==> config.mk <==
export PLATFORM = sky130hd
export DESIGN_NAME = sha0_hash_engine
export DESIGN_NICKNAME = d
export VERILOG_FILES = /design/src/rtl/sha0_pkg.sv /design/src/rtl/sha0_hash_engine.sv /design/src/rtl/sha0_round.sv /design/src/rtl/sha0_sched.sv
export SDC_FILE = /design/constraint.sdc
export NUM_CORES = 2
export LEC_CHECK = 0
export ABC_AREA = 1
export BUFFER_PORTS_ARGS = -buffer_cell sky130_fd_sc_hd__clkbuf_2
export CAP_MARGIN = 20
export CORE_UTILIZATION = 58
export DETAILED_ROUTE_END_ITERATION = 16
export GPL_ROUTABILITY_DRIVEN = 0
export HOLD_SLACK_MARGIN = 0.05
export PLACE_DENSITY = 0.76
export SLEW_MARGIN = 20
export SYNTH_ARGS = -nofsm -noshare
export SYNTH_HDL_FRONTEND = slang
export SYNTH_SLANG_ARGS = --single-unit
==> constraint.sdc <==
create_clock -name aclk -period 14.3 [get_ports aclk]
set_input_delay 1.43 -clock aclk [delete_from_list [all_inputs] [get_ports aclk]]
set_output_delay 1.43 -clock aclk [all_outputs]
set_load 0.05 [all_outputs]
==> src/rtl/sha0_pkg.sv <==
package sha0_pkg;

    localparam int unsigned WORD_W     = 32;
    localparam int unsigned BLK_WORDS  = 16;
    localparam int unsigned CV_WORDS   = 5;
    localparam int unsigned ROUNDS     = 80;
    localparam int unsigned RND_W      = 7;
    localparam int unsigned POS_W      = 4;
    localparam int unsigned IDX_W      = 3;
    localparam int unsigned LEN_W      = 64;

    localparam logic [RND_W-1:0] LAST_ROUND = RND_W'(ROUNDS - 1);
    localparam logic [IDX_W-1:0] LAST_IDX   = IDX_W'(CV_WORDS - 1);
    // word positions that hold the bit length
    localparam logic [POS_W-1:0] LEN_HI_POS = 4'd14;
    localparam logic [POS_W-1:0] LEN_LO_POS = 4'd15;

    localparam logic [WORD_W-1:0] CV_INIT [CV_WORDS] = '{
        32'h67452301, 32'hEFCDAB89, 32'h98BADCFE, 32'h10325476, 32'hC3D2E1F0
    };

    localparam logic [WORD_W-1:0] PAD_FULL = 32'h80000000;

    // working variables of the compression
    typedef struct packed {
        logic [WORD_W-1:0] a;
        logic [WORD_W-1:0] b;
        logic [WORD_W-1:0] c;
        logic [WORD_W-1:0] d;
        logic [WORD_W-1:0] e;
    } work_t;

    // controls for the block buffer
    typedef struct packed {
        logic              wr_en;    // write word at pos
        logic              fill_en;  // zero every entry above pos
        logic              clr_low;  // zero entries below the length words
        logic              len_en;   // write the bit length into the last two entries
        logic              shift_en; // advance the schedule by one round
        logic [POS_W-1:0]  pos;
        logic [WORD_W-1:0] word;
    } sched_ctl_t;

    // round constant for round t
    function automatic logic [WORD_W-1:0] round_k(input logic [RND_W-1:0] t);
        logic [WORD_W-1:0] k;
        priority if (t < 7'd20) k = 32'h5A827999;
        else if (t < 7'd40)     k = 32'h6ED9EBA1;
        else if (t < 7'd60)     k = 32'h8F1BBCDC;
        else                    k = 32'hCA62C1D6;
        return k;
    endfunction

    // keep the valid high-order bytes, clear the rest, place the 0x80 marker
    function automatic logic [WORD_W-1:0] pad_word(input logic [WORD_W-1:0] data,
                                                   input logic [2:0] nbytes);
        logic [WORD_W-1:0] w;
        unique case (nbytes)
            3'd0:    w = PAD_FULL;
            3'd1:    w = {data[31:24], 24'h800000};
            3'd2:    w = {data[31:16], 16'h8000};
            3'd3:    w = {data[31:8], 8'h80};
            default: w = PAD_FULL;
        endcase
        return w;
    endfunction

endpackage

--------------------------------

Type out the whole listing once more, exactly as written.

> _WRITTEN SOLUTION_:
==> config.mk <==
export PLATFORM = sky130hd
export DESIGN_NAME = sha0_hash_engine
export DESIGN_NICKNAME = d
export VERILOG_FILES = /design/src/rtl/sha0_pkg.sv /design/src/rtl/sha0_hash_engine.sv /design/src/rtl/sha0_round.sv /design/src/rtl/sha0_sched.sv
export SDC_FILE = /design/constraint.sdc
export NUM_CORES = 2
export LEC_CHECK = 0
export ABC_AREA = 1
export BUFFER_PORTS_ARGS = -buffer_cell sky130_fd_sc_hd__clkbuf_2
export CAP_MARGIN = 20
export CORE_UTILIZATION = 58
export DETAILED_ROUTE_END_ITERATION = 16
export GPL_ROUTABILITY_DRIVEN = 0
export HOLD_SLACK_MARGIN = 0.05
export PLACE_DENSITY = 0.76
export SLEW_MARGIN = 20
export SYNTH_ARGS = -nofsm -noshare
export SYNTH_HDL_FRONTEND = slang
export SYNTH_SLANG_ARGS = --single-unit
==> constraint.sdc <==
create_clock -name aclk -period 14.3 [get_ports aclk]
set_input_delay 1.43 -clock aclk [delete_from_list [all_inputs] [get_ports aclk]]
set_output_delay 1.43 -clock aclk [all_outputs]
set_load 0.05 [all_outputs]
==> src/rtl/sha0_pkg.sv <==
package sha0_pkg;

    localparam int unsigned WORD_W     = 32;
    localparam int unsigned BLK_WORDS  = 16;
    localparam int unsigned CV_WORDS   = 5;
    localparam int unsigned ROUNDS     = 80;
    localparam int unsigned RND_W      = 7;
    localparam int unsigned POS_W      = 4;
    localparam int unsigned IDX_W      = 3;
    localparam int unsigned LEN_W      = 64;

    localparam logic [RND_W-1:0] LAST_ROUND = RND_W'(ROUNDS - 1);
    localparam logic [IDX_W-1:0] LAST_IDX   = IDX_W'(CV_WORDS - 1);
    // word positions that hold the bit length
    localparam logic [POS_W-1:0] LEN_HI_POS = 4'd14;
    localparam logic [POS_W-1:0] LEN_LO_POS = 4'd15;

    localparam logic [WORD_W-1:0] CV_INIT [CV_WORDS] = '{
        32'h67452301, 32'hEFCDAB89, 32'h98BADCFE, 32'h10325476, 32'hC3D2E1F0
    };

    localparam logic [WORD_W-1:0] PAD_FULL = 32'h80000000;

    // working variables of the compression
    typedef struct packed {
        logic [WORD_W-1:0] a;
        logic [WORD_W-1:0] b;
        logic [WORD_W-1:0] c;
        logic [WORD_W-1:0] d;
        logic [WORD_W-1:0] e;
    } work_t;

    // controls for the block buffer
    typedef struct packed {
        logic              wr_en;    // write word at pos
        logic              fill_en;  // zero every entry above pos
        logic              clr_low;  // zero entries below the length words
        logic              len_en;   // write the bit length into the last two entries
        logic              shift_en; // advance the schedule by one round
        logic [POS_W-1:0]  pos;
        logic [WORD_W-1:0] word;
    } sched_ctl_t;

    // round constant for round t
    function automatic logic [WORD_W-1:0] round_k(input logic [RND_W-1:0] t);
        logic [WORD_W-1:0] k;
        priority if (t < 7'd20) k = 32'h5A827999;
        else if (t < 7'd40)     k = 32'h6ED9EBA1;
        else if (t < 7'd60)     k = 32'h8F1BBCDC;
        else                    k = 32'hCA62C1D6;
        return k;
    endfunction

    // keep the valid high-order bytes, clear the rest, place the 0x80 marker
    function automatic logic [WORD_W-1:0] pad_word(input logic [WORD_W-1:0] data,
                                                   input logic [2:0] nbytes);
        logic [WORD_W-1:0] w;
        unique case (nbytes)
            3'd0:    w = PAD_FULL;
            3'd1:    w = {data[31:24], 24'h800000};
            3'd2:    w = {data[31:16], 16'h8000};
            3'd3:    w = {data[31:8], 8'h80};
            default: w = PAD_FULL;
        endcase
        return w;
    endfunction

endpackage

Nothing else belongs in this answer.